TASK INSTRUCTIONS » Go to the line containing "Step 1 sets" in the listing below. Output that line and each later one exactly.

THE DATA »

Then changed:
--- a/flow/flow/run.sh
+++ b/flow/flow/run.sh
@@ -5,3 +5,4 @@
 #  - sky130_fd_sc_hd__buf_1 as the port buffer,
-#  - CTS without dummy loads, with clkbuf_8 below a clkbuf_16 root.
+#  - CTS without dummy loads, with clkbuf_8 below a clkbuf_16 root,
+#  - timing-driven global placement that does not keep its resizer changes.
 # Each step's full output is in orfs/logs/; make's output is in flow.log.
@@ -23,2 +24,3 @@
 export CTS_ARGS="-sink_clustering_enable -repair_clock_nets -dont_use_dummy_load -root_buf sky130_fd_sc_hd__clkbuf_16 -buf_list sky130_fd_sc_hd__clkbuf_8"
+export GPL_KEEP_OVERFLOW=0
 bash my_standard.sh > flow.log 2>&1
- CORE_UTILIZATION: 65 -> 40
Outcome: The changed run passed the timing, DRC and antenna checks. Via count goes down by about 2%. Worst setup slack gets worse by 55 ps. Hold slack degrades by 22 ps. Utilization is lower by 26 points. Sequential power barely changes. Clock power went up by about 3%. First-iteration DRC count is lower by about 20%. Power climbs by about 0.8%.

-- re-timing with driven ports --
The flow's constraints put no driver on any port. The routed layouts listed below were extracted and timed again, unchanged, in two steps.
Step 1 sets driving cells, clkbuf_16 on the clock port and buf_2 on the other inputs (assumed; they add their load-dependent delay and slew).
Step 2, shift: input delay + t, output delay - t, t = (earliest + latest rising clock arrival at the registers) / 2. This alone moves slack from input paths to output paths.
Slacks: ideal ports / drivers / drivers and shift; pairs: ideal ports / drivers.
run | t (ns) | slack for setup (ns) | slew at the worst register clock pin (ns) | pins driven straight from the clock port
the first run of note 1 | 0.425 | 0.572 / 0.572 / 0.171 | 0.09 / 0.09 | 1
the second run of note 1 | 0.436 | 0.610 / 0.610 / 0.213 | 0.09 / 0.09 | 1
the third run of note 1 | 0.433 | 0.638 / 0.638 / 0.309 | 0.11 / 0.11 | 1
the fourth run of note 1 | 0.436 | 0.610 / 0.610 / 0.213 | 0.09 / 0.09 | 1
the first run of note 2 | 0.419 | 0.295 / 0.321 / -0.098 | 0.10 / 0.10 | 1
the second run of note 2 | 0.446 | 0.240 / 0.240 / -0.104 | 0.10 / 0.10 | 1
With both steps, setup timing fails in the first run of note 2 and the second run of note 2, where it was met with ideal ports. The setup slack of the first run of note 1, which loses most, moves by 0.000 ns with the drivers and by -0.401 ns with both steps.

SOLUTION FOR THIS PROBLEM »
Step 1 sets driving cells, clkbuf_16 on the clock port and buf_2 on the other inputs (assumed; they add their load-dependent delay and slew).
Step 2, shift: input delay + t, output delay - t, t = (earliest + latest rising clock arrival at the registers) / 2. This alone moves slack from input paths to output paths.
Slacks: ideal ports / drivers / drivers and shift; pairs: ideal ports / drivers.
run | t (ns) | slack for setup (ns) | slew at the worst register clock pin (ns) | pins driven straight from the clock port
the first run of note 1 | 0.425 | 0.572 / 0.572 / 0.171 | 0.09 / 0.09 | 1
the second run of note 1 | 0.436 | 0.610 / 0.610 / 0.213 | 0.09 / 0.09 | 1
the third run of note 1 | 0.433 | 0.638 / 0.638 / 0.309 | 0.11 / 0.11 | 1
the fourth run of note 1 | 0.436 | 0.610 / 0.610 / 0.213 | 0.09 / 0.09 | 1
the first run of note 2 | 0.419 | 0.295 / 0.321 / -0.098 | 0.10 / 0.10 | 1
the second run of note 2 | 0.446 | 0.240 / 0.240 / -0.104 | 0.10 / 0.10 | 1
With both steps, setup timing fails in the first run of note 2 and the second run of note 2, where it was met with ideal ports. The setup slack of the first run of note 1, which loses most, moves by 0.000 ns with the drivers and by -0.401 ns with both steps.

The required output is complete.